November 15, 2024
Column

Iraqis flip shoe soles at Saddam

As soon as the images showed Saddam Hussein’s statue starting to topple, shoes came off in triumphant fashion all over Iraq.

The first time I saw this intriguing custom on TV was when the coalition forces had penetrated one of Saddam’s strongholds in southern Iraq. As a U.S. soldier tried to tear a large poster of Saddam from the wall of a building, a local Iraqi man quickly shimmied up beside him, took off his sandal, and began using it gleefully to pepper the despot’s picture.

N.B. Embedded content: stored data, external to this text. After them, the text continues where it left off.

Source: an optimization exercise on an open RTL-to-GDS flow (aim: small area). Production flows keep margins and buffers that such runs may drop. In this exercise RTL edits were held to simulation tests only and were not proved equivalent to the original. Power and IR drop assume default switching activity.

### flow/design.v
module sns_slot (
    input  wire        clk,
    input  wire        rst,
    input  wire        v,           
    input  wire        b,           
    input  wire        te,          
    input  wire        p0,          
    input  wire [11:0] wa,          
    input  wire [11:0] wb,
    input  wire [10:0] wc,
    input  wire [3:0]  wx,          
    input  wire [2:0]  wy,
    input  wire        en,
    input  wire        fen,
    input  wire [15:0] onn,         
    output wire [17:0] c3,          
    output wire        pres,        
    output wire        ovr,
    output wire        fv,          
    output wire [15:0] ff,          
    output wire        stuck
);
    function [32:0] rca;
        input [32:0] x;
        input [32:0] y;
        input        c0;
        integer      i;
        reg          c;
        begin
            c = c0;
            for (i = 0; i < 33; i = i + 1) begin
                rca[i] = x[i] ^ y[i] ^ c;
                c      = (x[i] & y[i]) | (c & (x[i] ^ y[i]));
            end
        end
    endfunction
    reg  [17:0] A, B;
    reg  [15:0] C;
    wire [17:0] sA, sB;
    wire [15:0] sC;
    assign sA = rca(A, {6'd0, wa & {12{b}}}, 1'b0);
    assign sB = rca(B, {6'd0, wb & {12{b}}}, 1'b0);
    assign sC = rca(C, {5'd0, wc & {11{b}}}, 1'b0);
    always @(posedge clk) begin
        A <= te ? sB : sA;
        B <= te ? {2'd0, sC} : sB;
        C <= (te | rst) ? 16'd0 : sC;
    end
    assign c3 = sA;
    reg  [6:0] X;
    reg  [4:0] Y;
    wire [6:0] xb = p0 ? {2'd0, Y} : X;
    wire [6:0] sX;
    wire [4:0] sY;
    assign sX = rca(xb, {3'd0, wx & {4{b}}}, 1'b0);
    assign sY = rca(Y, {2'd0, wy & {3{b}}}, 1'b0);
    always @(posedge clk) begin
        X <= sX;
        Y <= p0 ? 5'd0 : sY;
    end
    reg  [7:0] run;
    reg        last;
    wire [7:0] run_i;
    assign run_i = rca(run, 8'd0, ~run[7]);
    wire [7:0] run_n = (b == last) ? run_i : 8'd1;
    wire       r128  = run_n[7];
    wire       r32   = |run_n[7:5];
    reg  [3:0] ok;
    reg        s128, s32;
    reg  [2:0] e;
    reg  [1:0] d;
    always @(posedge clk) begin
        if (v)
            last <= b;
        if (rst) begin
            run  <= 8'd0;
            ok   <= 4'd0;
            s128 <= 1'b0;
            s32  <= 1'b0;
            e    <= 3'd4;
            d    <= 2'd0;
        end else if (v) begin
            run <= run_n;
            ok  <= r128 ? 4'd0 : ((&ok) ? ok : ok + 4'd1);
            if (te) begin
                s128 <= 1'b0;
                s32  <= 1'b0;
                e    <= (s128 | r128) ? 3'd4 : ((e == 3'd0) ? 3'd0 : e - 3'd1);
                d    <= (s32 | r32) ? 2'd3 : ((d == 2'd0) ? 2'd0 : d - 2'd1);
            end else begin
                s128 <= s128 | r128;
                s32  <= s32 | r32;
            end
        end
    end
    assign stuck = run[7];
    assign pres  = en & (e == 3'd0);
    assign ovr   = pres & (d != 2'd0);
    wire        wrap = ~(|onn);
    wire [16:0] nn   = {wrap, onn};
    wire [7:0]  shi;
    assign shi = rca({1'b0, X}, {1'b0, nn[16:10]}, 1'b0);
    wire [17:0] S    = {shi, nn[9:0]};
    wire        lo   = (S[17:15] == 3'b000);
    wire        hi   = S[17] | (S[16] & S[15]);
    wire [15:0] fs   = lo ? 16'h8000 : (hi ? 16'h7FFF : S[15:0]);
    assign fv = en & fen & (&ok);
    assign ff = fv ? fs : 16'd0;
endmodule
Context: an optimization exercise on an open-source flow, tuned for small area, a short achievable clock period and few clock cycles per item. The choices shown serve that exercise and are no tape-out recipe.
RTL that was checked went through simulation tests only; none was proved equivalent to the original.

==> run a: inputs <==
Design rs544_dec, start of the top module:
module rs544_dec (
    input  wire         clk,
    input  wire         rst,
    input  wire         in_valid,
    output wire         in_ready,
    input  wire [9:0]   in_sym,
    output wire         out_valid,
    output wire         out_fail,
    output wire [3:0]   out_nerr,
    output wire [149:0] out_pos,
    output wire [149:0] out_val
);
    localparam [299:0] ALPHA_J = {10'h320, 10'h190, 10'h0c8, 10'h064, 10'h032,
        10'h019, 10'h208, 10'h104, 10'h082, 10'h041, 10'h224, 10'h112, 10'h089,
        10'h240, 10'h120, 10'h090, 10'h048, 10'h024, 10'h012, 10'h009, 10'h200,
        10'h100, 10'h080, 10'h040, 10'h020, 10'h010, 10'h008, 10'h004, 10'h002,
        10'h001};
    localparam [99:0] ALPHA_2I = {10'h112, 10'h240, 10'h090, 10'h024, 10'h009,
        10'h100, 10'h040, 10'h010, 10'h004, 10'h001};
    localparam [9:0] ALPHA_543 = 10'h3eb;
    localparam [9:0] ALPHA_M1  = 10'h204;    
    function [9:0] gf_mul;
        input [9:0] a;
        input [9:0] b;
        reg   [9:0] p;
        reg   [9:0] s;
        integer     i;
        begin
            p = 10'd0;
            s = a;
            for (i = 0; i < 10; i = i + 1) begin
                if (b[i])
                    p = p ^ s;
                s = {s[8:0], 1'b0} ^ (s[9] ? 10'h009 : 10'h000);
            end
            gf_mul = p;
        end
    endfunction
    function [9:0] gf_sq;
        input [9:0] a;
        integer     i;
        begin
            gf_sq = 10'd0;
            for (i = 0; i < 10; i = i + 1)
                if (a[i])
                    gf_sq = gf_sq ^ ALPHA_2I[10*i +: 10];
        end
    endfunction
    integer i;
    localparam BM_IDLE = 2'd0, BM_RUN = 2'd1, BM_DONE = 2'd2;
    reg        rdy;           
    reg [9:0]  icnt;          
    reg        a_v;           
    reg        a_first;
    reg        a_last;
    reg [9:0]  a_sym;
    reg [299:0] syn;
    reg        s_pend;        
    reg [319:0] cr;           
    reg        c_use;         
    reg        c_load;        
    reg [1:0]  bm_st;
    reg [4:0]  ph;            
    reg        ph0;           
    reg [169:0] lr;           
    reg [169:0] br;           
    reg [4:0]  r;             
    reg [9:0]  gam;
    reg [9:0]  dcur;          
    reg [9:0]  dacc;          
    reg [5:0]  kk;            
    reg [4:0]  ll;            
    reg [4:0]  mm;            
    reg [9:0]  btap;          
  ...
==> flow/config.mk <==
export PLATFORM = sky130hd
export DESIGN_NAME = rs544_dec
export DESIGN_NICKNAME = rs544_dec
export VERILOG_FILES = /design/flow/design.v
export SDC_FILE = /design/flow/constraint.sdc
export NUM_CORES = 8
export LEC_CHECK = 0
export CAP_MARGIN = 20
export CORE_MARGIN = 2
export CORE_UTILIZATION = 30
export CTS_CLUSTER_DIAMETER = 80
export CTS_CLUSTER_SIZE = 25
export SLEW_MARGIN = 20
==> flow/constraint.sdc <==
create_clock -name core_clock -period 16.0 [get_ports {clk}]
set_input_delay 3.2000 -clock core_clock [delete_from_list [all_inputs] [get_ports {clk}]]
set_output_delay 3.2000 -clock core_clock [all_outputs]
set_load 0.01 [all_outputs]
standard.sh (not shown) runs the stock make flow with config.mk's settings and CLKGATE_MAP_FILE= SYNTH_SCRIPT=/design/flow/synth_recipe.tcl, a recipe that flattens the netlist after the stock synthesis.
==> flow/flow/run.sh <==
#!/bin/bash
# Layout flow: the standard flow (standard.sh, unchanged synthesis), with two settings:
#  - timing repair aims for 11.5 ns of setup slack at the design's 16 ns clock, so that the
#    repair steps work on every path longer than 4.5 ns instead of none;
#  - port buffers are buf_4 cells instead of the resizer's default pick (a delay cell).
set -euo pipefail
export SETUP_SLACK_MARGIN=11.5
export BUFFER_PORTS_ARGS="-buffer_cell sky130_fd_sc_hd__buf_4"
bash standard.sh > standard.log 2>&1
==> run b: changes against run a <==
--- a/flow/design.v
+++ b/flow/design.v
@@ -138,19 +138,24 @@
     reg        stall;         
     reg        sk_v, sk_root, sk_last, sk_tag;
     reg        sk_end;        
     reg [9:0]  sk_bs, sk_od;
     reg [4:0]  nroots;
+    reg        qv;
+    reg        qtag;
+    reg [9:0]  qp, qx, qb, qo;
     reg        dbusy;
-    reg [10:1] ds;            
-    reg [4:0]  dmsh;          
+    reg [3:0]  dstep;
     reg        dtag;
     reg [9:0]  dp, dx, da, dxx, dy;
     reg [3:0]  jcnt;          
     reg        eow_pend;
     reg        eow_tag;
     reg        eow_fail;
+    reg        rb_v;
+    reg [3:0]  rb_slot;
+    reg [19:0] rb_d;
     reg [299:0] sr;           
     reg [3:0]  sph;           
     reg [3:0]  clr;           
     reg        pp;            
     reg        pf;
@@ -214,46 +219,47 @@
     wire clast  = (pc == 10'd0);
     wire c_last = c_run && clast;
     wire [9:0] sk_x = sk_last ? ALPHA_543 : gf_mul(xr, ALPHA_M1);
     wire [9:0] sk_p = sk_last ? 10'd0 : pc + 10'd1;
     wire [4:0] sk_l = sk_tag ? cl1 : cl0;
+    wire [4:0] d_m = dtag ? cm1 : cm0;
     wire [4:0] d_l = dtag ? cl1 : cl0;
     wire [3:0] widx = d_l[3:0] - 4'd1 - jcnt;
-    wire ystep = |ds[5:1];
-    wire [9:0] sq_in = ystep ? dy : dxx;
+    wire [9:0] sq_in = (dstep <= 4'd5) ? dy : dxx;
     wire [9:0] sq1 = gf_sq(sq_in);
     wire [9:0] sq2 = gf_sq(sq1);
     wire [9:0] sq4 = gf_sq(gf_sq(sq2));
     reg  [9:0] ma, mb;
     always @(*) begin
         if (!dbusy) begin
-            ma = sk_bs;
-            mb = sk_od;
-        end else if (ystep) begin
+            ma = qb;
+            mb = qo;
+        end else if (dstep <= 4'd5) begin
             ma = sq1;
-            mb = dmsh[4] ? dx : 10'd1;
-        end else if (ds[6] || ds[9]) begin
+            mb = d_m[5 - dstep] ? dx : 10'd1;
+        end else if (dstep == 4'd6 || dstep == 4'd9) begin
             ma = sq1;
             mb = da;
-        end else if (ds[7]) begin
+        end else if (dstep == 4'd7) begin
             ma = sq2;
             mb = dxx;
-        end else if (ds[8]) begin
+        end else if (dstep == 4'd8) begin
             ma = sq4;
             mb = dxx;
         end else begin
             ma = sq1;
             mb = dy;
         end
     end
     wire [9:0] dmul = gf_mul(ma, mb);
     wire c_step   = c_run && !stall;
     wire sk_go    = sk_v && !stall;
-    wire d_pop    = sk_go && sk_root;
-    wire d_last   = ds[10];
-    wire d_fin    = d_last && !pp && (widx == sph);
-    wire eow_go   = eow_pend && !dbusy && !pp;
+    wire d_pop    = qv && !dbusy && !(eow_pend && (qtag != eow_tag));
+    wire rb_drain = rb_v && !pp && (rb_slot == sph);
+    wire d_last   = dbusy && (dstep == 4'd10);
+    wire d_fin    = d_last && (!rb_v || rb_drain);
+    wire eow_go   = eow_pend && !dbusy && !(qv && (qtag == eow_tag)) && !rb_v && !pp;
     wire present  = pp && (clr == 4'd0) && (sph == 4'd14);
     wire bm_end   = bm_run && dummy && (r == 5'd29);
     wire [1:0] bm_st_n = c_load ? BM_RUN :
                          (bm_st == BM_RUN)  ? (bm_end ? BM_DONE : BM_RUN) :
                          (bm_st == BM_DONE) ? (hand ? BM_IDLE : BM_DONE) : BM_IDLE;
@@ -269,16 +275,17 @@
     wire sk_v_n    = stall ? sk_v    : (c_run && !stop_c);
     wire sk_end_n  = stall ? sk_end  : (c_last || (c_run && root_c && !cbig && (nroots_n + 5'd1 == c_l)));
     wire sk_root_n = stall ? sk_root : (c_run && root_c && !cbig);
     wire sk_last_n = stall ? sk_last : c_last;
     wire sk_tag_n  = stall ? sk_tag  : ctag;
+    wire qv_n      = (sk_go && sk_root) || (qv && !d_pop);
+    wire qtag_n    = (sk_go && sk_root) ? sk_tag : qtag;
     wire dbusy_n   = d_pop || (dbusy && !d_fin);
-    wire pp_n      = eow_go || (pp && !present);
     wire eow_pend_n = (sk_go && sk_end) || (eow_pend && !eow_go);
     wire eow_tag_n  = (sk_go && sk_end) ? sk_tag : eow_tag;
-    wire d_wait_n  = dbusy_n || (eow_pend_n && pp_n);
-    wire stall_n   = sk_v_n && ((sk_root_n && d_wait_n) || (sk_end_n && eow_pend_n && (dbusy_n || pp_n)));
+    wire d_pop_n   = qv_n && !dbusy_n && !(eow_pend_n && (qtag_n != eow_tag_n));
+    wire stall_n   = sk_v_n && ((sk_root_n && qv_n && !d_pop_n) || (sk_end_n && eow_pend_n));
     wire hand_n    = (bm_st_n == BM_DONE) && ph0_n &&
                      (!c_run_n || ((pc_n == 10'd0) && !stall_n));
     wire c_load_n  = s_pend_n && !c_use_n && ((bm_st_n == BM_IDLE) || hand_n);
     assign out_valid = ov;
     assign out_fail  = of;
@@ -288,11 +295,11 @@
         for (g = 0; g < 15; g = g + 1) begin : g_out
             assign out_pos[10*g +: 10] = sr[20*g+10 +: 10];
             assign out_val[10*g +: 10] = sr[20*g +: 10];
         end
     endgenerate
-    wire [19:0] s_wb = d_fin ? {dp, dmul} : ((clr != 4'd0) ? 20'd0 : sr[19:0]);
+    wire [19:0] s_wb = rb_drain ? rb_d : ((clr != 4'd0) ? 20'd0 : sr[19:0]);
     always @(posedge clk) begin
         lr <= {l_wb, lr[169:10]};
         br <= {b_wb, br[169:10]};
         sr <= {s_wb, sr[299:20]};
         btap <= tval;
@@ -310,14 +317,15 @@
             ctag     <= 1'b0;
             hand     <= 1'b0;
             stall    <= 1'b0;
             sk_v     <= 1'b0;
             nroots   <= 5'd0;
+            qv       <= 1'b0;
             dbusy    <= 1'b0;
-            ds       <= 10'd0;
             jcnt     <= 4'd0;
             eow_pend <= 1'b0;
+            rb_v     <= 1'b0;
             sph      <= 4'd0;
             clr      <= 4'd15;
             pp       <= 1'b0;
             ov       <= 1'b0;
         end else begin
@@ -371,27 +379,34 @@
             sk_end  <= sk_end_n;
             eow_pend <= eow_pend_n;
             eow_tag  <= eow_tag_n;
             if (sk_go && sk_end)
                 eow_fail <= (sk_l > 5'd15) || ((nroots + (sk_root ? 5'd1 : 5'd0)) != sk_l);
+            qv    <= qv_n;
+            qtag  <= qtag_n;
             dbusy <= dbusy_n;
             if (d_pop)
-                ds <= 10'd1;
-            else if (d_fin)
-                ds <= 10'd0;
-            else if (!d_last)
-                ds <= {ds[9:1], 1'b0};
+                dstep <= 4'd1;
+            else if (dbusy && !d_last)
+                dstep <= dstep + 4'd1;
             if (d_fin)
                 jcnt <= jcnt + 4'd1;
             else if (eow_go)
                 jcnt <= 4'd0;
+            if (d_fin)
+                rb_v <= 1'b1;
+            else if (rb_drain)
+                rb_v <= 1'b0;
             sph <= (sph == 4'd14) ? 4'd0 : sph + 4'd1;
             if (present || (eow_go && eow_fail))
                 clr <= 4'd15;
             else if (clr != 4'd0)
                 clr <= clr - 4'd1;
-            pp <= pp_n;
+            if (eow_go)
+                pp <= 1'b1;
+            else if (present)
+                pp <= 1'b0;
             ov <= present;
         end
         if (bm_run) begin
             if (ph == 5'd0)
                 dacc <= 10'd0;
@@ -420,29 +435,38 @@
         pc <= pc_n;
         if (!stall) begin
             sk_bs <= bs_sum;
             sk_od <= od_sum;
         end
+        if (sk_go && sk_root) begin
+            qp <= sk_p;
+            qx <= sk_x;
+            qb <= sk_bs;
+            qo <= sk_od;
+        end
         if (d_pop) begin
-            dtag <= sk_tag;
-            dp   <= sk_p;
-            dx   <= sk_x;
+            dtag <= qtag;
+            dp   <= qp;
+            dx   <= qx;
             da   <= dmul;
             dxx  <= dmul;
-            dy   <= sk_tag ? ck1 : ck0;
-            dmsh <= sk_tag ? cm1 : cm0;
-        end else begin
-            if (ystep) begin
-                dy   <= dmul;
-                dmsh <= {dmsh[3:0], 1'b0};
-            end
-            if (|ds[9:6])
+            dy   <= qtag ? ck1 : ck0;
+        end else if (dbusy) begin
+            if (dstep <= 4'd5)
+                dy <= dmul;
+            else if (dstep <= 4'd9)
                 dxx <= dmul;
         end
+        if (d_fin) begin
+            rb_slot <= widx;
+            rb_d    <= {dp, dmul};
+        end
         if (eow_go) begin
             pf <= eow_fail;
             pn <= jcnt;
         end
-        of <= pf;
-        on <= pf ? 4'd0 : pn;
+        if (present) begin
+            of <= pf;
+            on <= pf ? 4'd0 : pn;
+        end
     end
 endmodule
==> flow/run.sh (new file) <==
#!/bin/bash
# synth_recipe.tcl (not shown) runs the flow's synth.tcl, then flattens the netlist and writes it again
# the make line also repeats each setting of config.mk as NAME=value (left out here)
make -C /OpenROAD-flow-scripts/flow DESIGN_CONFIG=/design/flow/config.mk WORK_HOME=/design/flow/orfs CLKGATE_MAP_FILE= SYNTH_SCRIPT=/design/flow/synth_recipe.tcl finish
- CTS_CLUSTER_DIAMETER: 80 -> not set
- CTS_CLUSTER_SIZE: 25 -> not set
removed: flow/flow/run.sh
removed: flow/standard.sh
==> summary.txt <==
- Global-route usage: run a is lower than run b (0.29 points).
- Against run a, the hold slack of run b is worse by 0.0050 ns.
- Against run a, the clock-buffer cell count of run b is higher by 150.
- Fmax: run b is smaller than run a (about 18%).
Testbench counts of run a, summed over its fixed seeds: cycles 111,945, items 192.
Function not checked in run b: the RTL went through the layout flow alone.

-- afterwards: timing with drivers on the ports --
No port has a modelled driver above. Below, the same layouts with a new extraction and two added sets of constraints.
Step 1, drivers: a clkbuf_16 drives clk and a buf_2 each remaining input, both assumed.
Step 2 moves the port delays by t, midway between the first and last clock arrival at a register: inputs arrive t later, outputs are due t later. That takes back most of the time a late clock gives input paths.
a / b / c = ideal ports / drivers / drivers and shift; a / b = the first two.
| run | t (ns) | setup WS [ns] | worst setup path after step 2 | latest minus earliest clock arrival (ns) | pins driven straight from the clock port |
|---|---|---|---|---|---|
| run a | 0.846 | 11.476 / 11.378 / 11.053 | input to register | 0.066 / 0.066 | 1 |
| run b | 0.963 | 10.481 / 10.481 / 10.481 | register to register | 0.096 / 0.096 | 1 |
After both steps setup and hold are still met in every run listed. The setup slack of run a, which loses most, moves by -0.098 ns with the drivers and by -0.423 ns with both steps.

“Look at me,” he seemed to be saying to the camera that captured his moment of jubilation. “I am smacking Saddam right on the nose with the sole of my shoe. This is how much I hate the evil man.”

In the last several days, the curious scene has been played out countless times on TV and in the newspapers to the puzzlement of Americans. The people of Basra, Kirkuk, Karbala, Baghdad – all of them flogging away with footwear on the Saddam statuary and other of his likenesses. Sandals, loafers, sneakers, and even the Iraqi version of beach flip-flops have been hurled at Saddam’s image or used as weapons to hammer on the severed metal head from fallen statues of the vanquished oppressor.

Most of us can recall the scenes of freedom-loving people beating the Berlin Wall to rubble with sledgehammers, tire irons, chisels and other heavy metal objects. We saw the same Eastern bloc measures applied to the crumpled statues of Ceaucescu. But not until now have Westerners been treated to a widespread, delirious display of a fallen tyrant being sandal-whipped by the people once under his thumb.

Curious, I called Henry Munson, an anthropology professor at the University of Maine and an expert on Islamic culture, and asked him what the deal was with the shoes.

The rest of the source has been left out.